### [Data for this task]

****

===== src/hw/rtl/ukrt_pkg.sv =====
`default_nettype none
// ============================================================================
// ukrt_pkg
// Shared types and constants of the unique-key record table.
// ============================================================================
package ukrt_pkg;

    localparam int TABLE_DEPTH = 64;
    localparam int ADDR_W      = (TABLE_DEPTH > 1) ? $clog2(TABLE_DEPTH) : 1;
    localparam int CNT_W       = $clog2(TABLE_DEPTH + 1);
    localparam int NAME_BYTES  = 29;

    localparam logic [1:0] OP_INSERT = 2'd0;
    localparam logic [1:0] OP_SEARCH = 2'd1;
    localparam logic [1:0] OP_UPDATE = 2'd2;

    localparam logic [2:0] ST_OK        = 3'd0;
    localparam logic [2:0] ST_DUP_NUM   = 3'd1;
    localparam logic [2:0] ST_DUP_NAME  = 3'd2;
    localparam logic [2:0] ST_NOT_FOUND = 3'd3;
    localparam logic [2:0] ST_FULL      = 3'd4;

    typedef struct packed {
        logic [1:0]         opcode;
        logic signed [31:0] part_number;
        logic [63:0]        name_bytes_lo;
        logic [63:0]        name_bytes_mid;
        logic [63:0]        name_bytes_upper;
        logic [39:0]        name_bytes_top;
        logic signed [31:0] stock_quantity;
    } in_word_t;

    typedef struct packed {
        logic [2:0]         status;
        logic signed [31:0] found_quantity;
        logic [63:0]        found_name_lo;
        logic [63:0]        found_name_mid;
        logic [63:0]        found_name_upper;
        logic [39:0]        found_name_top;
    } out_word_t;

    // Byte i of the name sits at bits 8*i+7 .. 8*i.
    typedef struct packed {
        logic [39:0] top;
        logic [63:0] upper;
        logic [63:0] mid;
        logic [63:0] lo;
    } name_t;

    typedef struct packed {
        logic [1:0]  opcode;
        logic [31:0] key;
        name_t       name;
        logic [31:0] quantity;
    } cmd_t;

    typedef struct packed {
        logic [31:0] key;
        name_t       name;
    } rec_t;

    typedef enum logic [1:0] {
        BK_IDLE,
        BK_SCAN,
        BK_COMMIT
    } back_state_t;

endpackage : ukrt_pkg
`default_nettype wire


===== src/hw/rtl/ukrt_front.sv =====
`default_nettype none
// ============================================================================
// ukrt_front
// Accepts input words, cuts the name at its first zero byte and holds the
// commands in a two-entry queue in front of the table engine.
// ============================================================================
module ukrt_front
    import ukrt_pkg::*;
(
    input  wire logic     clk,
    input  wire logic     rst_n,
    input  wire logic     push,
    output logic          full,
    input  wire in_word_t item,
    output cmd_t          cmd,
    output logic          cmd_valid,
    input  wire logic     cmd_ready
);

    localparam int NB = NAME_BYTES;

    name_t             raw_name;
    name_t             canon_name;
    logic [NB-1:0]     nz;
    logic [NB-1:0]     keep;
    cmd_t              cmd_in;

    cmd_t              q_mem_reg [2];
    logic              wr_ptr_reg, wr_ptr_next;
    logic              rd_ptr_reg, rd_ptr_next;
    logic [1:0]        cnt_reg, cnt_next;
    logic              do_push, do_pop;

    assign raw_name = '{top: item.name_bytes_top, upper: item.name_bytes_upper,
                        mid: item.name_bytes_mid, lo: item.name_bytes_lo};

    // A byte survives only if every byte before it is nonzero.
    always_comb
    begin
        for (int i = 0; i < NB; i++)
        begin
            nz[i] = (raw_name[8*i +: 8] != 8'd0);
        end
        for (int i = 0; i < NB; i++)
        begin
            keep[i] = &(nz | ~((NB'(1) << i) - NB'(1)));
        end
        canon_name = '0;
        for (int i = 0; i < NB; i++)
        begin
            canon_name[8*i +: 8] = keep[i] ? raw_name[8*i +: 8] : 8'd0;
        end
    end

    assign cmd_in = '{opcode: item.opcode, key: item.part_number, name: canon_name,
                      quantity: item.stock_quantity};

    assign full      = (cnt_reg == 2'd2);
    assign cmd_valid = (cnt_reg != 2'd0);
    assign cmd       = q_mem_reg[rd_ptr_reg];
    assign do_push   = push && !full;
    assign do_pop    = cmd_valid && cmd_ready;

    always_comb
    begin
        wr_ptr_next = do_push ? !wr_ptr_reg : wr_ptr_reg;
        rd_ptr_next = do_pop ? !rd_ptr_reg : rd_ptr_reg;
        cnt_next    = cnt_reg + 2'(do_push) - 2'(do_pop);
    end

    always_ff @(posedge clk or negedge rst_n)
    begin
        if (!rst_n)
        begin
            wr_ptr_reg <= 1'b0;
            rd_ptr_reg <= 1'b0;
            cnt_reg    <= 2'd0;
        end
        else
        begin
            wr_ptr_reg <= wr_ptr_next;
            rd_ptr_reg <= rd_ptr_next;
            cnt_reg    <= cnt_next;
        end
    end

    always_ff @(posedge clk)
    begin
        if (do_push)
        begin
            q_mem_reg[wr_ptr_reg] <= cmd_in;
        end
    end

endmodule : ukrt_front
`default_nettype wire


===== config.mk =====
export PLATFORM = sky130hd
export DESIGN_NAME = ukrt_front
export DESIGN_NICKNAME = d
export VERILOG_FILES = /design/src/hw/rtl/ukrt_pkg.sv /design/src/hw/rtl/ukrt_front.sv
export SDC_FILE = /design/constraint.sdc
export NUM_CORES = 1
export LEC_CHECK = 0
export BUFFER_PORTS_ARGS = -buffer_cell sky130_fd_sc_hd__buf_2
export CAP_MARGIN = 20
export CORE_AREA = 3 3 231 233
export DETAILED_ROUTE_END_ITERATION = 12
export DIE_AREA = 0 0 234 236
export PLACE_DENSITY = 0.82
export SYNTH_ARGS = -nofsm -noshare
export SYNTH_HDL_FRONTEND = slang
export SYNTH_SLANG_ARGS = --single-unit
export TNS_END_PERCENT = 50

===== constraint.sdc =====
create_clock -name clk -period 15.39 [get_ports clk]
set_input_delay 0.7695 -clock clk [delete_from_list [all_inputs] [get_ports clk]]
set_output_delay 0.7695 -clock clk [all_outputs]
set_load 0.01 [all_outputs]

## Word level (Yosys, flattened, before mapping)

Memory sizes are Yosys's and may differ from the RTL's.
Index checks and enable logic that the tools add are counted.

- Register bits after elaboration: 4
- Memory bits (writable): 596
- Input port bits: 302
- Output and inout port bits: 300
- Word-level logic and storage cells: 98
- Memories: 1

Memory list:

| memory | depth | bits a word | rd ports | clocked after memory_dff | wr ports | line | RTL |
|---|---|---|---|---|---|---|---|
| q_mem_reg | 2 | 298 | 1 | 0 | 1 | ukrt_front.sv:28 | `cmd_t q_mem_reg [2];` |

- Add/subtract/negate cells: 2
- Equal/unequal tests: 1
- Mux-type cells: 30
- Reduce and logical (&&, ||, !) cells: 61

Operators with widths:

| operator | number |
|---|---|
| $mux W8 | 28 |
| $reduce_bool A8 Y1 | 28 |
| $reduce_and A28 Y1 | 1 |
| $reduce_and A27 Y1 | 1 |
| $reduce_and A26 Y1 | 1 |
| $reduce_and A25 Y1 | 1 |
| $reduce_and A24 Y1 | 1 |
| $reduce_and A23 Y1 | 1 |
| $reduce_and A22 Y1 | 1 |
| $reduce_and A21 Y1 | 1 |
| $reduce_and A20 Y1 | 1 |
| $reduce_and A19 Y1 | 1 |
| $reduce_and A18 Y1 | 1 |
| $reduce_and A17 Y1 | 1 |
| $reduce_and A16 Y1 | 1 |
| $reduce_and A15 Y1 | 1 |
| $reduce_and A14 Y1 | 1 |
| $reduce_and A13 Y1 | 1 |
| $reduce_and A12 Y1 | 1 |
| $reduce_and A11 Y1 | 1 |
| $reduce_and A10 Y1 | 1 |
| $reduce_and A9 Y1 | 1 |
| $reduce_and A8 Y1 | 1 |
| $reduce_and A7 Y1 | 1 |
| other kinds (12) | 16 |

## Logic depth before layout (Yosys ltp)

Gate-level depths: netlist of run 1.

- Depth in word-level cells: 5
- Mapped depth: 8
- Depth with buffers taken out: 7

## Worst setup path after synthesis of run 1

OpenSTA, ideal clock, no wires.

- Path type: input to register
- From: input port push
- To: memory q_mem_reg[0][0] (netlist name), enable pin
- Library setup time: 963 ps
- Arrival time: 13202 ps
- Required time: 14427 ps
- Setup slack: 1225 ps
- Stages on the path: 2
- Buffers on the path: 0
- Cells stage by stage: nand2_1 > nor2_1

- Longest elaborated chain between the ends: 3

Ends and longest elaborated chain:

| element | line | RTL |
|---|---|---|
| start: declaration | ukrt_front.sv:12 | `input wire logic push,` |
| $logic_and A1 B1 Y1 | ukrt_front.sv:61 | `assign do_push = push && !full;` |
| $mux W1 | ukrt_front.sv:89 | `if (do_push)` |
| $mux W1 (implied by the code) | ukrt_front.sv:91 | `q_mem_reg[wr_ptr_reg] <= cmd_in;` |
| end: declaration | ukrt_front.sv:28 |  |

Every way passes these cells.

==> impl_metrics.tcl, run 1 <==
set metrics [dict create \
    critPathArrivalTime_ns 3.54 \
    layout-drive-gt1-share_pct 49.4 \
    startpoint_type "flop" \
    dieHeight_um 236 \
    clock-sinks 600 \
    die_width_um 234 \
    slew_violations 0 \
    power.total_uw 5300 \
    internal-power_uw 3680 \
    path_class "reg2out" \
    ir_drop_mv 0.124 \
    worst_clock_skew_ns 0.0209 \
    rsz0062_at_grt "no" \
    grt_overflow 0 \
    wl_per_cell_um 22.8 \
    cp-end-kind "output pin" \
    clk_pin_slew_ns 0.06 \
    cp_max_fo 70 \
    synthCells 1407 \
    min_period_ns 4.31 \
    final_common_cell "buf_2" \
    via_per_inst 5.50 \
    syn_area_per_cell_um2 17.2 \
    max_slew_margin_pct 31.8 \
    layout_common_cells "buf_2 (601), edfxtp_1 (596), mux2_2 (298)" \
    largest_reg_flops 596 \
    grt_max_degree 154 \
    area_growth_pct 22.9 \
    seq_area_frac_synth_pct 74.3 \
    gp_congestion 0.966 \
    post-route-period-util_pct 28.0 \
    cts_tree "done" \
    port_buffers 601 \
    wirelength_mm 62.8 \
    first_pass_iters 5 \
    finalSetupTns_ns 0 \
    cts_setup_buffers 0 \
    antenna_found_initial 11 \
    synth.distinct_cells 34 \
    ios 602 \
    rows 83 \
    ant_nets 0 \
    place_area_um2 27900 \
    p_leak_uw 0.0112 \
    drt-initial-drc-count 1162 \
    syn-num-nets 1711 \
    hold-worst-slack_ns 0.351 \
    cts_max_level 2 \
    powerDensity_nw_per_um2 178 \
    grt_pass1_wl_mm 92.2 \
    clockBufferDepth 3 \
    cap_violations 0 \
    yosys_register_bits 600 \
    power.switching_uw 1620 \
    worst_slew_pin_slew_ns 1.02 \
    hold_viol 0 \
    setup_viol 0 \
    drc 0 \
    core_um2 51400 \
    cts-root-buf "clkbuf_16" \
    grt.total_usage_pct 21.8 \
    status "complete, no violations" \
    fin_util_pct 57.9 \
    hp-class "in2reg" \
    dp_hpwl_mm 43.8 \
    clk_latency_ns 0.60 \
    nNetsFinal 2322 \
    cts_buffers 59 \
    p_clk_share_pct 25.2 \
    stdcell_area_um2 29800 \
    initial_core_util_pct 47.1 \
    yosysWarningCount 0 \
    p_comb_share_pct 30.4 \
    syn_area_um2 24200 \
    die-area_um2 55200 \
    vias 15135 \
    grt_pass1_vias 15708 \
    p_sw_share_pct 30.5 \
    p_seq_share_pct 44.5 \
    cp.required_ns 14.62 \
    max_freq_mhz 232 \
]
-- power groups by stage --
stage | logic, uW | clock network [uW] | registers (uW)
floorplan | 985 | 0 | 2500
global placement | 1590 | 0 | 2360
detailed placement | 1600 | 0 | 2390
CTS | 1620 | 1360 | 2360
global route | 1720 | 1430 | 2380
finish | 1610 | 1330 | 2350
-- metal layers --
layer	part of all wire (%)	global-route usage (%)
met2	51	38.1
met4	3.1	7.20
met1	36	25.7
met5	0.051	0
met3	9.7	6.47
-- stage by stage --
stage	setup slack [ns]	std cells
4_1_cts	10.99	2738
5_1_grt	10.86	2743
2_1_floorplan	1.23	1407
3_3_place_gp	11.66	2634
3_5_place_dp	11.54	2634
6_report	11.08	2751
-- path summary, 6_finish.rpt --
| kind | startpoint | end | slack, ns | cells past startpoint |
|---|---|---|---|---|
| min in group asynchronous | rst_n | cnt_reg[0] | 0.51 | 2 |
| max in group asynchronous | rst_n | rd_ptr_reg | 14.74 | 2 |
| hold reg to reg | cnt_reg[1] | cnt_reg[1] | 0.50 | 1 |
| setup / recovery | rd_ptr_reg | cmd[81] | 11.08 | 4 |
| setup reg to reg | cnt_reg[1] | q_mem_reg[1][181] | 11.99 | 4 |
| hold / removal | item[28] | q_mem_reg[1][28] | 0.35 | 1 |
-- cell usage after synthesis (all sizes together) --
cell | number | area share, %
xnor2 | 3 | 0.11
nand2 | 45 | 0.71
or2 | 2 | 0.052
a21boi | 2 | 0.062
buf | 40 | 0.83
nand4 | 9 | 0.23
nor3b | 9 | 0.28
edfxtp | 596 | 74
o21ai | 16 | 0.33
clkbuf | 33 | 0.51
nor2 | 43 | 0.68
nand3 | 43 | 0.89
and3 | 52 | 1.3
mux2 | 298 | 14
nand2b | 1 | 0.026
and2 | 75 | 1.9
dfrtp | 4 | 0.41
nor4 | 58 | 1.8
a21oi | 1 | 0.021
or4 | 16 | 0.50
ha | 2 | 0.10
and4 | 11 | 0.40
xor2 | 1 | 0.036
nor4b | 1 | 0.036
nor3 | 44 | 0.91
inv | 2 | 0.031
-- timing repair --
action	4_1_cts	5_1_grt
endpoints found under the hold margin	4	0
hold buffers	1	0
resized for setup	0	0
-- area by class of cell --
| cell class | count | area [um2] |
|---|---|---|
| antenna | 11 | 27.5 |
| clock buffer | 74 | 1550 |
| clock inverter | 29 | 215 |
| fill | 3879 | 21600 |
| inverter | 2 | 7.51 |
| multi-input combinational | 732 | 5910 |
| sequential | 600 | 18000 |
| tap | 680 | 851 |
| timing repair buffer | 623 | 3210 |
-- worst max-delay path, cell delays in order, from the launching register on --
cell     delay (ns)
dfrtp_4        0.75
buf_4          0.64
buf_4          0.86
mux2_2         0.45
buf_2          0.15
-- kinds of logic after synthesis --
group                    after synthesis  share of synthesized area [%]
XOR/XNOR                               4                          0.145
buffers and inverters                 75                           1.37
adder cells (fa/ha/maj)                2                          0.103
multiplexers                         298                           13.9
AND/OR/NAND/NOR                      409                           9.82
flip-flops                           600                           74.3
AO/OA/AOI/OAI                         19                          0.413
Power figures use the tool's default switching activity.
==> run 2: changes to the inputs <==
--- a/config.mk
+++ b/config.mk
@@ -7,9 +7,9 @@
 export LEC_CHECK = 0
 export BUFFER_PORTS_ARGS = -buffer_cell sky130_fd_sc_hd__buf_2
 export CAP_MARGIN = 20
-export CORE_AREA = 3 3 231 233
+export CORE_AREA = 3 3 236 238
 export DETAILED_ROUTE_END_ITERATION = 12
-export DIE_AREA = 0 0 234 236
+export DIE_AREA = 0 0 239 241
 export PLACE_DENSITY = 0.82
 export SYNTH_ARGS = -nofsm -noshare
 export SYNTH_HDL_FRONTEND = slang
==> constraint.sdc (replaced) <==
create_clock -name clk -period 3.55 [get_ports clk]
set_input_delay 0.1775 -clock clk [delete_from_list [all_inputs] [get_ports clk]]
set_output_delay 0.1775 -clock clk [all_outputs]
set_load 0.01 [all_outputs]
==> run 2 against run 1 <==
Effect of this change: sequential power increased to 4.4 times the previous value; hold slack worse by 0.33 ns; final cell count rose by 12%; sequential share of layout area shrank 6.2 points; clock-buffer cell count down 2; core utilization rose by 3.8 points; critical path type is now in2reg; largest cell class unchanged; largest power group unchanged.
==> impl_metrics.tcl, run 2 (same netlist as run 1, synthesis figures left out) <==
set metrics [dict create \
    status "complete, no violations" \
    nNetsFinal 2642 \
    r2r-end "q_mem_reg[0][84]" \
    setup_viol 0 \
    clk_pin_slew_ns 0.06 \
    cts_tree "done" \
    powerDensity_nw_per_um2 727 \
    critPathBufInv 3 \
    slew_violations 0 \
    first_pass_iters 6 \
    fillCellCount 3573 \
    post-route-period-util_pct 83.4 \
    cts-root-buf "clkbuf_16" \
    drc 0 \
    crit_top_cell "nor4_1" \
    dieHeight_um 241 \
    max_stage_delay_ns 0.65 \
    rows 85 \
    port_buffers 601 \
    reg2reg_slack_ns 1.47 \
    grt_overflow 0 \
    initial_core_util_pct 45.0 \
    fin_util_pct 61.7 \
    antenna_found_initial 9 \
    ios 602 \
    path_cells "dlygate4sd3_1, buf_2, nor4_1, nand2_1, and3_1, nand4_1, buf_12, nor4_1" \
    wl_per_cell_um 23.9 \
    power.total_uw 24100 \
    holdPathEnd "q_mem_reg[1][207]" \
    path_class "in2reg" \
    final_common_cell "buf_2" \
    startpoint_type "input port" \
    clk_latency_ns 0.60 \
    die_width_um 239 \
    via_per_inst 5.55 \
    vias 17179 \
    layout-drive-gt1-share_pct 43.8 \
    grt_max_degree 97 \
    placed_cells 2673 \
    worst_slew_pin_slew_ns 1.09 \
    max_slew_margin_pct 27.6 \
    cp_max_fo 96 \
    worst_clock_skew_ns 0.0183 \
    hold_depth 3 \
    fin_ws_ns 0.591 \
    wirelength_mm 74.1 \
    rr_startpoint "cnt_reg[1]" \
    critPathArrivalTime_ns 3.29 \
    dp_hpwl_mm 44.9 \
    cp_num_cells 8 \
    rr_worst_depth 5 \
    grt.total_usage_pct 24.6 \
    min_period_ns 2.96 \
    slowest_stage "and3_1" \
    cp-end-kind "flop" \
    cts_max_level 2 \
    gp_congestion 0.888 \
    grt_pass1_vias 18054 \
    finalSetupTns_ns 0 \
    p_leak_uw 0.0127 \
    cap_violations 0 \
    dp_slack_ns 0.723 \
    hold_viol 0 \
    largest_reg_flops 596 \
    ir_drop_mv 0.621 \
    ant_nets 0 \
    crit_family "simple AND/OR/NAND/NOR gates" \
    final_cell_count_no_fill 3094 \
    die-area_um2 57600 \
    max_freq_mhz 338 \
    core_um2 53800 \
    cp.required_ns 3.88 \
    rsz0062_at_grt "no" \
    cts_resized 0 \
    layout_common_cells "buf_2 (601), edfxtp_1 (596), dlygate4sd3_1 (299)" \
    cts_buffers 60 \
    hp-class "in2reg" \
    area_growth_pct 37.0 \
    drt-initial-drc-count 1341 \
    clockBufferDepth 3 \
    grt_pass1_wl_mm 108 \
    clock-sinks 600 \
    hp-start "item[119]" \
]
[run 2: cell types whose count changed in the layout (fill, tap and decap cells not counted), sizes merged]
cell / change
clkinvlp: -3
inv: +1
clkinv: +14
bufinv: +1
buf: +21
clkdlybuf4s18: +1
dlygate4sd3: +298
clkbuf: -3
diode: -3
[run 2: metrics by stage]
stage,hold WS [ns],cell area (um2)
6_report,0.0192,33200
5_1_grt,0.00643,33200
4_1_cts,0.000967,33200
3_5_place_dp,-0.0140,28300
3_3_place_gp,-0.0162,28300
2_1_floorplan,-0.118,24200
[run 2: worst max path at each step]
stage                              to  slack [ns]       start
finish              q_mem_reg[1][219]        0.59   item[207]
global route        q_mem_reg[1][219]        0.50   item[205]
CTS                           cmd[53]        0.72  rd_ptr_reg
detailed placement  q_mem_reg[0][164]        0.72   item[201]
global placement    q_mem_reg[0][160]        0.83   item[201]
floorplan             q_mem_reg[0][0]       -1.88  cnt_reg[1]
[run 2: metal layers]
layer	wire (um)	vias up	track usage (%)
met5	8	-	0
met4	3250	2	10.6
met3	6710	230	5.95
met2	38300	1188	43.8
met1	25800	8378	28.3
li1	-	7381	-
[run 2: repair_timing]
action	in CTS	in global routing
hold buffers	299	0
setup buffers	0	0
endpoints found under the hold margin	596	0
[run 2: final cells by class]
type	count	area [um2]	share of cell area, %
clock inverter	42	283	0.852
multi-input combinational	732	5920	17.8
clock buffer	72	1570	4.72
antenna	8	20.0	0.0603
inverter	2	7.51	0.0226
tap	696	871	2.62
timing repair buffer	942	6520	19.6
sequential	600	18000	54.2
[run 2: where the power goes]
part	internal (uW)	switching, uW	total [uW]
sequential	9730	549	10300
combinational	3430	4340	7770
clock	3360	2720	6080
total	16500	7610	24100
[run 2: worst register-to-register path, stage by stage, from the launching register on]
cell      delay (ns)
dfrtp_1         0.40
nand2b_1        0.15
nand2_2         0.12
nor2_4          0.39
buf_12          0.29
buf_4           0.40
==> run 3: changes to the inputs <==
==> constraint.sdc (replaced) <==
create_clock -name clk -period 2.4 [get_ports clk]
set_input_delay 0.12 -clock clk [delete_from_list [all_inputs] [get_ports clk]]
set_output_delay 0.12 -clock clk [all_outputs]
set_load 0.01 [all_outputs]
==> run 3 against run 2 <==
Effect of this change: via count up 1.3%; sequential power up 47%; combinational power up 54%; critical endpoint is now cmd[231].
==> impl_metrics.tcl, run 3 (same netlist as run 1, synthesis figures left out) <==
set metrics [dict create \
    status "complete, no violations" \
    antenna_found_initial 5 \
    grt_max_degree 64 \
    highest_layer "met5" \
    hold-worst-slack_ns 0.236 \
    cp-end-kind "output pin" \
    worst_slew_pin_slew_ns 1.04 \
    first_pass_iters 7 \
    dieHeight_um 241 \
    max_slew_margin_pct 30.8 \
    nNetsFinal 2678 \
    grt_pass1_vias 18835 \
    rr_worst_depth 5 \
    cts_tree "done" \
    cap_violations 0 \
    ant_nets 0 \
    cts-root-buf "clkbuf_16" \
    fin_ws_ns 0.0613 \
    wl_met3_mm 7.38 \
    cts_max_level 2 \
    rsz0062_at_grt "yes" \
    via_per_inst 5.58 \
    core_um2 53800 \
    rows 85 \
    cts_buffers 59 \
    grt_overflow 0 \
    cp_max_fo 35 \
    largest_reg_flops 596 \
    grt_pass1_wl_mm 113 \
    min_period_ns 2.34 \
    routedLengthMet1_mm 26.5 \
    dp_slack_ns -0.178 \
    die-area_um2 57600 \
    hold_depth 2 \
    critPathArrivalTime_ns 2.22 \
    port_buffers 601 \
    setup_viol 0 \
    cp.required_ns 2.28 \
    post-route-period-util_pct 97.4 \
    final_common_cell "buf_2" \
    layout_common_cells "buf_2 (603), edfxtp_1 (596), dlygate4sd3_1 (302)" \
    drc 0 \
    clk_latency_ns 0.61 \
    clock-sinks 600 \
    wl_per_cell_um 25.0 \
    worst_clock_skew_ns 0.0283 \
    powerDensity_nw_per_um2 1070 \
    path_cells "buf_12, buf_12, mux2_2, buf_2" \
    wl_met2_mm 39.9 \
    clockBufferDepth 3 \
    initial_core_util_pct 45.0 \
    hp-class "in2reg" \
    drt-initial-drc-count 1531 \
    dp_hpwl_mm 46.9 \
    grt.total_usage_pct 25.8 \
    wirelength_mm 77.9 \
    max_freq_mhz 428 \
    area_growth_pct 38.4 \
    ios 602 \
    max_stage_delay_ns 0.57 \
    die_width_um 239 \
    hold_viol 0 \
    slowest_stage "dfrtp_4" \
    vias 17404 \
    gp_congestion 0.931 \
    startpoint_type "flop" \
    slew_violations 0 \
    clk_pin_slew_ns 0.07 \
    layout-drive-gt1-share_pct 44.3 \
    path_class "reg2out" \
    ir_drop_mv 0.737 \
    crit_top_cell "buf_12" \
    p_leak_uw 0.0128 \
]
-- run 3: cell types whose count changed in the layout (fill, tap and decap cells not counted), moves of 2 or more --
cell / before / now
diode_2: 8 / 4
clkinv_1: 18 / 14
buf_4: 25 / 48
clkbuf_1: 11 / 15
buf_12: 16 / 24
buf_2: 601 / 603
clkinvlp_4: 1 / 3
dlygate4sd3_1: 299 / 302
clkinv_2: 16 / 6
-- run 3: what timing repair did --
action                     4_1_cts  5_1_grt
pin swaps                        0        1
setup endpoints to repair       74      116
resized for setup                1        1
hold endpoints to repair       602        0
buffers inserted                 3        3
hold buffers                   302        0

****

### [What you will do]
From the data above, copy each line that holds "enable".

### [Solved problem]
Index checks and enable logic that the tools add are counted.
- To: memory q_mem_reg[0][0] (netlist name), enable pin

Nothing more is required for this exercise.